CropPrime will have a positive impact on food security by enhancing the productivity of agricultural systems in stressful conditions in this era of climate change. This is of critical importance, since global population constantly rises and this is coupled to increased challenges to agriculture caused by the consequences of climate changes and anthropogenic factors. Moreover, the effective use of improved biostimulants will lower irrigation requirements, thus also reducing the ecological footprint for food production.

In the initial phase of the project, we prepared a series of phytophthora extracts to evaluate their bioactivity and stress-protective effects. Three Phytophthora species that represent habitats from both temperate and tropical regions were used in a Soxhlet extraction to prepare different fractions. Subsequently, their impact on viral infection (Tobacco Necrotic Virus A) in Nicotiana tabacum and heat stress alleviating effect on Arabidopsis were explored. Interestingly, all of them showed similar effects and one representative extract was prioritized for further experiments. We observed a decreased viral infection on tobacco plants primed with phytophthora extracts. Arabidopsis plants leaf treated with phytophthora extract did not display any morphological changes under control conditions. Similarly, no differences were observed when the pretreated plants were exposed to heat stress. In contrast, when the phytophthora extracts were applied to the soil, this led to more pronounced heat stress-induced morphological changes. To evaluate the impact of phytophthora extracts on stress signalling pathways, we subjected prom:LUC lines carrying stress-responsive promoter sequence implicated in redox signalling and observed induction of their activation.
To assess the bioactivity of rosemary extracts, we obtained three different extractions by CO2, Soxhlet, and steam distillation. We tested their effect on Arabidopsis plants exposed to heat stress and observed a more pronounced effect of heat stress on pretreated plants.
As an alternative way to enhance plant resistance to pathogens, we explored the activity of extracts of seaweed against various pathosystems (TNVA-Nicotiana tabacum, soybean-TNVA and citrus-Xanthomonas citri). We have observed a protective effect against both viral and bacterial pathogens which is in contrast to the commercially available laminarin which protects only against bacterial pathogens.
To understand the molecular mechanisms behind the action of the commercially available product SuperFifty, we are currently exploring the activation of prom:LUC lines carrying stress-responsive promoter sequences and optimizing a method to quantify changes in histone post-translational modifications that are likely to underlie its priming effect.

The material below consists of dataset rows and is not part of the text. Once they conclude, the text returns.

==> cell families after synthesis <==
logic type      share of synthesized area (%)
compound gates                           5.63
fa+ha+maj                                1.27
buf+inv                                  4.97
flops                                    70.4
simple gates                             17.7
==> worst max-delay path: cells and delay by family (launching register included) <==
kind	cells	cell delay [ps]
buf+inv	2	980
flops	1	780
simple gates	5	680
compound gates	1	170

The promising positive results obtained with seaweed-based extracts against pathogen infection will be instrumental in developing a product that can be used in various practical scenarios and environmental conditions. Further understanding of the molecular mechanisms behind the protective effects will be important to fine-tune the application dose and timing and ensure optimal results. The efficacy of this formulation can be enhanced by combining it with a dsRNA bio fungicide which is developed in parallel. The first steps in identifying promising targets against the economically important fungal pathogen Botrytis cinerea have been undertaken. Ten lead candidate genes have been selected using bioinformatics approaches and synthesis of dsRNA is underway.